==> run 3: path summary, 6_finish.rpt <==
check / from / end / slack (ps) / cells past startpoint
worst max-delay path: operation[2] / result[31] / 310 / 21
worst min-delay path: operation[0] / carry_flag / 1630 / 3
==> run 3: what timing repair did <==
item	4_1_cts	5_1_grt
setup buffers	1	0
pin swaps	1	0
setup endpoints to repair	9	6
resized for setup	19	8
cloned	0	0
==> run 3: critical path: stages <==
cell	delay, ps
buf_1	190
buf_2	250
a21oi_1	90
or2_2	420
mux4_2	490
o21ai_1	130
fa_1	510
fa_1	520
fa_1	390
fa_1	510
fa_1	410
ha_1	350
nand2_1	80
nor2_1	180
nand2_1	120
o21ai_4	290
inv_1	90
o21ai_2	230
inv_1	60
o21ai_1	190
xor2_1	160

*****

▶ [WORK ITEM]:
Transcribe the material above. Change nothing in it.

▶ [RESPONSE]:
==> run 3: path summary, 6_finish.rpt <==
check / from / end / slack (ps) / cells past startpoint
worst max-delay path: operation[2] / result[31] / 310 / 21
worst min-delay path: operation[0] / carry_flag / 1630 / 3
==> run 3: what timing repair did <==
item	4_1_cts	5_1_grt
setup buffers	1	0
pin swaps	1	0
setup endpoints to repair	9	6
resized for setup	19	8
cloned	0	0
==> run 3: critical path: stages <==
cell	delay, ps
buf_1	190
buf_2	250
a21oi_1	90
or2_2	420
mux4_2	490
o21ai_1	130
fa_1	510
fa_1	520
fa_1	390
fa_1	510
fa_1	410
ha_1	350
nand2_1	80
nor2_1	180
nand2_1	120
o21ai_4	290
inv_1	90
o21ai_2	230
inv_1	60
o21ai_1	190
xor2_1	160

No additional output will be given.